→ **Work item**:
Copy out each line of the data that holds the string "while".

Data excerpts Block Start

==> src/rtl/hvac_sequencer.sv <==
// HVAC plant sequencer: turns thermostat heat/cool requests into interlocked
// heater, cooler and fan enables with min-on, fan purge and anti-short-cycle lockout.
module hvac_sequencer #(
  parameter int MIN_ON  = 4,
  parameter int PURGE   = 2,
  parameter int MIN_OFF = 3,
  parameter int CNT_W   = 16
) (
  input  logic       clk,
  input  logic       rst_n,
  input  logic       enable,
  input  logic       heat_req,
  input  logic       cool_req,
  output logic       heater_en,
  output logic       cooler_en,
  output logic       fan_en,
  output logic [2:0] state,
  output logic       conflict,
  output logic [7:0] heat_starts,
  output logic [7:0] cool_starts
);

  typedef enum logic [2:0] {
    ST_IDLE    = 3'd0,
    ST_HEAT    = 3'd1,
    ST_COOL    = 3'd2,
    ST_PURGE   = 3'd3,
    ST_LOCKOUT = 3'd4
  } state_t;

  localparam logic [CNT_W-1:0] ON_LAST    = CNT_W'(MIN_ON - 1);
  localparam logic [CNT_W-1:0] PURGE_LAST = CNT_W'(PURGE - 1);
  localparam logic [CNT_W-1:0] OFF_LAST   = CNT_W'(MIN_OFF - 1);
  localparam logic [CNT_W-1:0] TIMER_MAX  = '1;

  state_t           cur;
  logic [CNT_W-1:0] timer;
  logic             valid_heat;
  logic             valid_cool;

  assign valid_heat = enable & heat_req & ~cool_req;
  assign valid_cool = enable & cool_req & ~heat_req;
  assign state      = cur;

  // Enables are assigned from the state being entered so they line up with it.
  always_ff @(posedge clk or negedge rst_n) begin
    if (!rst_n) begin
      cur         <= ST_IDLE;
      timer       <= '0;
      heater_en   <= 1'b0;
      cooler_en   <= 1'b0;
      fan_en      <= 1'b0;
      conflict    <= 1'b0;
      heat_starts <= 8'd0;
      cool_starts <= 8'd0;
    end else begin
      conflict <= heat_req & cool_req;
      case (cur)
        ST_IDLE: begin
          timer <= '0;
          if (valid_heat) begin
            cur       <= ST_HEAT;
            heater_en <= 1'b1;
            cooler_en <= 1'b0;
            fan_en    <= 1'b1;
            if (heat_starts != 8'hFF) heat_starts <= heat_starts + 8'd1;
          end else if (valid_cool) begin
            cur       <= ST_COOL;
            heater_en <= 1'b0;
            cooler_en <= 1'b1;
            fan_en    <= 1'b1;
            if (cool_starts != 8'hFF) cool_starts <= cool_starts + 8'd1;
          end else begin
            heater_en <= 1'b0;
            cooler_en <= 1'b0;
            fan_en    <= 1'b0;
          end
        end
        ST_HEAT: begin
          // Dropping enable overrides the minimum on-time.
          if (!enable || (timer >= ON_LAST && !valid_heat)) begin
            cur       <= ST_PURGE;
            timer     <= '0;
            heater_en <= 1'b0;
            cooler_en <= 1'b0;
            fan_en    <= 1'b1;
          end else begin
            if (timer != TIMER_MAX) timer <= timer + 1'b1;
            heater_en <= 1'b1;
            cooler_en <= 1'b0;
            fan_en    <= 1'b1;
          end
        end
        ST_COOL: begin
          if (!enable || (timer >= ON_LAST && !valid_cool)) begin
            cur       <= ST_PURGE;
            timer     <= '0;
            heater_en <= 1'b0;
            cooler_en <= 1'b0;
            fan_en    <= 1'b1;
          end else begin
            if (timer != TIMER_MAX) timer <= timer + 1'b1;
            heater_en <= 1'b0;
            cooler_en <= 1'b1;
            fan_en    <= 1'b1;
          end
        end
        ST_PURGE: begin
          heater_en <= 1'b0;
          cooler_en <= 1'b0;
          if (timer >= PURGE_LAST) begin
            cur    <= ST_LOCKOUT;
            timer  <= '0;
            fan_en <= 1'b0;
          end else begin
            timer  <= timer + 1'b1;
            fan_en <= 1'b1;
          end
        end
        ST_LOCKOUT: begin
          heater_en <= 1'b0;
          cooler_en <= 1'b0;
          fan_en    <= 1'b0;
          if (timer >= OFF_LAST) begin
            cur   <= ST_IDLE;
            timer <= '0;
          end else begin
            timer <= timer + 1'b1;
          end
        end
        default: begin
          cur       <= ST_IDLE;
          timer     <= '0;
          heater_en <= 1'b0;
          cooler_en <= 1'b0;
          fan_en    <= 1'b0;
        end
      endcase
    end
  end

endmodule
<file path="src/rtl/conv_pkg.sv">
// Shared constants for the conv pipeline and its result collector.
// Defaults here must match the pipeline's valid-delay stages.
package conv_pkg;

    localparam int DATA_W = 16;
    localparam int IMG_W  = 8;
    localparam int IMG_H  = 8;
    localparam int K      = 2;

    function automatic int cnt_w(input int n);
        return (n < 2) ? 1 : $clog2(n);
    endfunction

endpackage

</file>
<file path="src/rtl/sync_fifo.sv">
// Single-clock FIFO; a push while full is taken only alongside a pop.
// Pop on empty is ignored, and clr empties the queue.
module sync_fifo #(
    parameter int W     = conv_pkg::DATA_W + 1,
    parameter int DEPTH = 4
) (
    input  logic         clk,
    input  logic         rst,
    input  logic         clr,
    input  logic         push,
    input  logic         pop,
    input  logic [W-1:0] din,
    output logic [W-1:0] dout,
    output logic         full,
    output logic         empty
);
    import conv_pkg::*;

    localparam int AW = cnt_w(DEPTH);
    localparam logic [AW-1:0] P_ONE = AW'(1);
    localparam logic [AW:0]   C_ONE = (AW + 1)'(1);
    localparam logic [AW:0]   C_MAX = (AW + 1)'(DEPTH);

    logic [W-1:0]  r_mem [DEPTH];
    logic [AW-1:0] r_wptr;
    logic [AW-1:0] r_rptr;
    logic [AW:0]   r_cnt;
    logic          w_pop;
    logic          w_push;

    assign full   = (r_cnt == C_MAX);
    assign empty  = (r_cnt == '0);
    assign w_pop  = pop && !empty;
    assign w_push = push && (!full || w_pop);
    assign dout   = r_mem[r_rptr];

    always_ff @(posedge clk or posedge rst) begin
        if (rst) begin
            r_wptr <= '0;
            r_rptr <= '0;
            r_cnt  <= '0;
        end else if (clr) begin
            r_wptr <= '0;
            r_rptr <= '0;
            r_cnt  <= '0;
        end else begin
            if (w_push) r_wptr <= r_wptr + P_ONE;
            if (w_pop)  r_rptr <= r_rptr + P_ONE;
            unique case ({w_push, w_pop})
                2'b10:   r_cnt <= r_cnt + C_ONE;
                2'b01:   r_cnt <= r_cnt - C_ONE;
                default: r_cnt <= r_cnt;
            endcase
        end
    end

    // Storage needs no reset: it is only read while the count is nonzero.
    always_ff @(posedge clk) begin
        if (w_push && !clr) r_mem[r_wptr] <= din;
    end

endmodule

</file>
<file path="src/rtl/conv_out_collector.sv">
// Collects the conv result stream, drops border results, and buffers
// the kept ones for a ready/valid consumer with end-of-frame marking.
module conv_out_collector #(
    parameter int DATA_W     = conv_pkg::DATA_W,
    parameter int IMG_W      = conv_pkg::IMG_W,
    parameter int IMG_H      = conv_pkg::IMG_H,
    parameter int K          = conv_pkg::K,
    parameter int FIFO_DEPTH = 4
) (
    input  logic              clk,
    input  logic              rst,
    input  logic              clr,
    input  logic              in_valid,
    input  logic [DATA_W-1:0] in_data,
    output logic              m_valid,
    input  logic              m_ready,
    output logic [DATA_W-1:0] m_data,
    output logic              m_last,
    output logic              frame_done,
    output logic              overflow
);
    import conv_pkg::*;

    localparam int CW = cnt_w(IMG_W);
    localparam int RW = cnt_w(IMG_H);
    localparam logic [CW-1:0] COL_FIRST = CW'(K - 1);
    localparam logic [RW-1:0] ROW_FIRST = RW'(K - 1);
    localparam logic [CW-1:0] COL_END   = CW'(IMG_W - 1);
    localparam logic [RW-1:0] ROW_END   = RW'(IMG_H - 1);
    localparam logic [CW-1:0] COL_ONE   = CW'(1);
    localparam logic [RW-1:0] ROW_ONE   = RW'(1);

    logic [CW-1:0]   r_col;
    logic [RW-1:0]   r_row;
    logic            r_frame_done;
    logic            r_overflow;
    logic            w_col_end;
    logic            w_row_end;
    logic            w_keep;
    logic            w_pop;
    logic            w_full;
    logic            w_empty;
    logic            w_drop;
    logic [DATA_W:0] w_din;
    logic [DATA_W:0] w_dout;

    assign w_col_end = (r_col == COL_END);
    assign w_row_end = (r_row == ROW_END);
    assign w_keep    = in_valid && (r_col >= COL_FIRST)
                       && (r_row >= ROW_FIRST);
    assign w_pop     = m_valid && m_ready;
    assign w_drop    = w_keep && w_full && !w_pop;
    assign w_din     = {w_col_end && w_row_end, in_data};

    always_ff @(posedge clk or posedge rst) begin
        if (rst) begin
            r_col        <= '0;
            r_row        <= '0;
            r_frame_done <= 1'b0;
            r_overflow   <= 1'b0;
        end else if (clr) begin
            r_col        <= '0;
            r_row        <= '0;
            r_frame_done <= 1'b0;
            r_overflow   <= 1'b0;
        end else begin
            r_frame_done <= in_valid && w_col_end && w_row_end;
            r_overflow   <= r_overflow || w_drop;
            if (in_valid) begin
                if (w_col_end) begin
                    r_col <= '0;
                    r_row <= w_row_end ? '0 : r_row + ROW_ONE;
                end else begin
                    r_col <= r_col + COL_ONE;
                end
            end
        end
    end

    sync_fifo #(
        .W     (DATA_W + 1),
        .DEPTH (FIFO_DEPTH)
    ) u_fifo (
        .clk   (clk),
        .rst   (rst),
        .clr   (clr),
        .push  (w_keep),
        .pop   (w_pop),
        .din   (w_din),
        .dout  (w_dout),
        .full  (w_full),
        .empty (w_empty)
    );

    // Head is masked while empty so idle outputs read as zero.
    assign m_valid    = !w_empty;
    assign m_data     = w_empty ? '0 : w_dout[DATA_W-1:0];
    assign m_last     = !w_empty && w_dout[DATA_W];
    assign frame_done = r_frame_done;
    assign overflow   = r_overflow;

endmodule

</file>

Data excerpts Block End
Data excerpts Block Start

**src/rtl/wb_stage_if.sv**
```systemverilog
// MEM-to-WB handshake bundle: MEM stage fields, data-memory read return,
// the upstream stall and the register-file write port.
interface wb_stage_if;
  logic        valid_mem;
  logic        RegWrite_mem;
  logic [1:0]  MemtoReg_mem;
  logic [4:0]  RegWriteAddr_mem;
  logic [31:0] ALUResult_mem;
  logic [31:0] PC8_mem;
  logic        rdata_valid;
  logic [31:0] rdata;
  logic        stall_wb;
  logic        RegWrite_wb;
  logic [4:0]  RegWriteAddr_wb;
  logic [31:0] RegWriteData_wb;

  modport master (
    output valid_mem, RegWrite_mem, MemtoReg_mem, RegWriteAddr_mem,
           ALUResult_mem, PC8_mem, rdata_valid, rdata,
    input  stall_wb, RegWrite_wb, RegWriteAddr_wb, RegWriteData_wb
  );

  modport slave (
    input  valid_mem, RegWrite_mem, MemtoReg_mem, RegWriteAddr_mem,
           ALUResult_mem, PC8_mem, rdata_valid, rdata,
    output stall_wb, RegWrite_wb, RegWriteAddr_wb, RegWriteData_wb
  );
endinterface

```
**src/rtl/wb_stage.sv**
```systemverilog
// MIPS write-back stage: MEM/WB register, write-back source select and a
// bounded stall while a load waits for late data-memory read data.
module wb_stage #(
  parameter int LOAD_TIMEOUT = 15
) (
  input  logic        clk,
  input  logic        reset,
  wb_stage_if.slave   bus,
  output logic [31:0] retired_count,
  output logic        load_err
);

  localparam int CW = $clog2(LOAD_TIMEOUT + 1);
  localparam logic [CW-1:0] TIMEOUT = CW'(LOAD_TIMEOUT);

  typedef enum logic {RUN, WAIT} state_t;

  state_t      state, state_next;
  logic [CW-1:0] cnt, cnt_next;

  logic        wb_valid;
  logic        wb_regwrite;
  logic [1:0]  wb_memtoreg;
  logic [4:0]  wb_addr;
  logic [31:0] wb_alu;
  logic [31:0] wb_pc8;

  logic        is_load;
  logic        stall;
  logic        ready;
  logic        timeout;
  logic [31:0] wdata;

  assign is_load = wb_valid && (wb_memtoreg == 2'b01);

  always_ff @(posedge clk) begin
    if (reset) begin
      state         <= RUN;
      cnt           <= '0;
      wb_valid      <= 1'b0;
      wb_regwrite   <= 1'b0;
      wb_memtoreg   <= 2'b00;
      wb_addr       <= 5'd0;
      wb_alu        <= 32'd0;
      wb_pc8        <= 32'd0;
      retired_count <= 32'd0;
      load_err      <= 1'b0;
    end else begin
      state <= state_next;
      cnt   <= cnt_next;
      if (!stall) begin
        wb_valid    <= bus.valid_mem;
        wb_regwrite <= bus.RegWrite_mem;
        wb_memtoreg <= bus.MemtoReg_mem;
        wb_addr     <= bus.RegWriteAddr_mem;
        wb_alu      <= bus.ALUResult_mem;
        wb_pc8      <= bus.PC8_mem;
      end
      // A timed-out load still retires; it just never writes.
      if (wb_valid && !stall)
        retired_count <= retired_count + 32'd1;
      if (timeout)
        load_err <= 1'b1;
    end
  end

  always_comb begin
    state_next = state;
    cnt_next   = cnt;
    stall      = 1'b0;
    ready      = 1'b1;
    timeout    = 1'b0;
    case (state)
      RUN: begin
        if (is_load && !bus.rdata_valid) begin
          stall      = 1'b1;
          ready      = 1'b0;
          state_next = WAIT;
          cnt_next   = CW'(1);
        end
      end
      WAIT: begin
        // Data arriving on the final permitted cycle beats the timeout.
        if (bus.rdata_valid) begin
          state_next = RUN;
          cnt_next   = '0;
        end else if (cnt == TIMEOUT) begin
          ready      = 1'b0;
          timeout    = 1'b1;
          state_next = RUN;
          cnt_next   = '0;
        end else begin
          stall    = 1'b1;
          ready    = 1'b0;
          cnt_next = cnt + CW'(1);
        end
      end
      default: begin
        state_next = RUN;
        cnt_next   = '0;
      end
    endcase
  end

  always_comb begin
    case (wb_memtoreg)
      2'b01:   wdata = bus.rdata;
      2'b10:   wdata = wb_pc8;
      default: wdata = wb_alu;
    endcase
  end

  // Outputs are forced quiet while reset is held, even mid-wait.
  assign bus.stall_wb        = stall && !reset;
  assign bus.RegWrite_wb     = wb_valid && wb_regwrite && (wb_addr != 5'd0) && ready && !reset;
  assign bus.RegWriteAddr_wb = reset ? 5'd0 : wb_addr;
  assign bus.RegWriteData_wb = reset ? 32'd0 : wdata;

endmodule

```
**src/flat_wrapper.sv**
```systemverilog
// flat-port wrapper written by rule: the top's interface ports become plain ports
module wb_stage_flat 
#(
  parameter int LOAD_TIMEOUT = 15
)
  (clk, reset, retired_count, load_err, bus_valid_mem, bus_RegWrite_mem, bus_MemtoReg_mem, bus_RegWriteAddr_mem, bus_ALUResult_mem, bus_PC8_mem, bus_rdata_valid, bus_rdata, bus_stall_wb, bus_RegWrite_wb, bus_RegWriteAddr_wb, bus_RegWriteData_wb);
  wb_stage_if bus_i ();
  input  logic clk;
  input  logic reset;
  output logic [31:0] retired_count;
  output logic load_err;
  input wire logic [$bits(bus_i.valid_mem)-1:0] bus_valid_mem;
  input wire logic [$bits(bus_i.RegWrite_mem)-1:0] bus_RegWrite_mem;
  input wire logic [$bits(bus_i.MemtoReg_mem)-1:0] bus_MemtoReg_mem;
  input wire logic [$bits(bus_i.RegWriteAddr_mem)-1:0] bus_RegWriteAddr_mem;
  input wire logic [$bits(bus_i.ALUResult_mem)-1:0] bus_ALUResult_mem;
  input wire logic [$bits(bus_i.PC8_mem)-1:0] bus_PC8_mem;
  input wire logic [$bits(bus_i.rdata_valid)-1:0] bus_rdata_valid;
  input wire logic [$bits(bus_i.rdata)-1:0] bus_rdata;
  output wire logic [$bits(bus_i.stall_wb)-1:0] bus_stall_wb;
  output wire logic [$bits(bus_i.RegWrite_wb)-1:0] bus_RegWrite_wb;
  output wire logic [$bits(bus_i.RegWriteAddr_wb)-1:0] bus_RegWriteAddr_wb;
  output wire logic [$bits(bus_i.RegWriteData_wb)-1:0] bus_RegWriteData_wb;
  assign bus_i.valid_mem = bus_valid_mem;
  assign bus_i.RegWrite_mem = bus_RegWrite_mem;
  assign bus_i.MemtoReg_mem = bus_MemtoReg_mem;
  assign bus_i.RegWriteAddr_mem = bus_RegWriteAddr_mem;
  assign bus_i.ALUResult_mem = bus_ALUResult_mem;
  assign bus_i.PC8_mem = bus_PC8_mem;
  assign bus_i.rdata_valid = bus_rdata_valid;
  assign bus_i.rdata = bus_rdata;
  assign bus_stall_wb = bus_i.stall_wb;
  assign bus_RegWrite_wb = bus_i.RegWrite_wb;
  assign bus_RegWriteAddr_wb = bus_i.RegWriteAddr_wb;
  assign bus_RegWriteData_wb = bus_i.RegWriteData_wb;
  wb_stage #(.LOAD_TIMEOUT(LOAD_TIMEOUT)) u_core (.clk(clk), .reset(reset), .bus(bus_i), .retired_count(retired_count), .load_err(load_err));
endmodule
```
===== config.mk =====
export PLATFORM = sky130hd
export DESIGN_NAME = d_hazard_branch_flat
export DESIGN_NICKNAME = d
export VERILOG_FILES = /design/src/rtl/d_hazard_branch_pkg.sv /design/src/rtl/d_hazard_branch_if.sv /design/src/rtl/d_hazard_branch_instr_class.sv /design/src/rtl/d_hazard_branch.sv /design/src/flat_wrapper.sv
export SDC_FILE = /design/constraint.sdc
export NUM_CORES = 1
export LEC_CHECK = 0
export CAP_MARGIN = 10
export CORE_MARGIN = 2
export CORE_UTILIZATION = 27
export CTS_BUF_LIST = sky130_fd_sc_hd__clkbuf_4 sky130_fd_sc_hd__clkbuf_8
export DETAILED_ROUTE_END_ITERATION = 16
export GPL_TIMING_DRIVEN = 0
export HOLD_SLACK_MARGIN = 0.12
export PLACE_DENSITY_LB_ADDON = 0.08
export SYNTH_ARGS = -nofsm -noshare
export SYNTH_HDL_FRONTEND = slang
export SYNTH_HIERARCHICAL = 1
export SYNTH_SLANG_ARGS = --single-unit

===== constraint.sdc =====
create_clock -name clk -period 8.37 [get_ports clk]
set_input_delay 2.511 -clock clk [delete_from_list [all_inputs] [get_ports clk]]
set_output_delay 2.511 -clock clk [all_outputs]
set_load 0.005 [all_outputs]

Data excerpts Block End

→ **Task result**:
// Single-clock FIFO; a push while full is taken only alongside a pop.
    // Storage needs no reset: it is only read while the count is nonzero.
    // Head is masked while empty so idle outputs read as zero.
// bounded stall while a load waits for late data-memory read data.
  // Outputs are forced quiet while reset is held, even mid-wait.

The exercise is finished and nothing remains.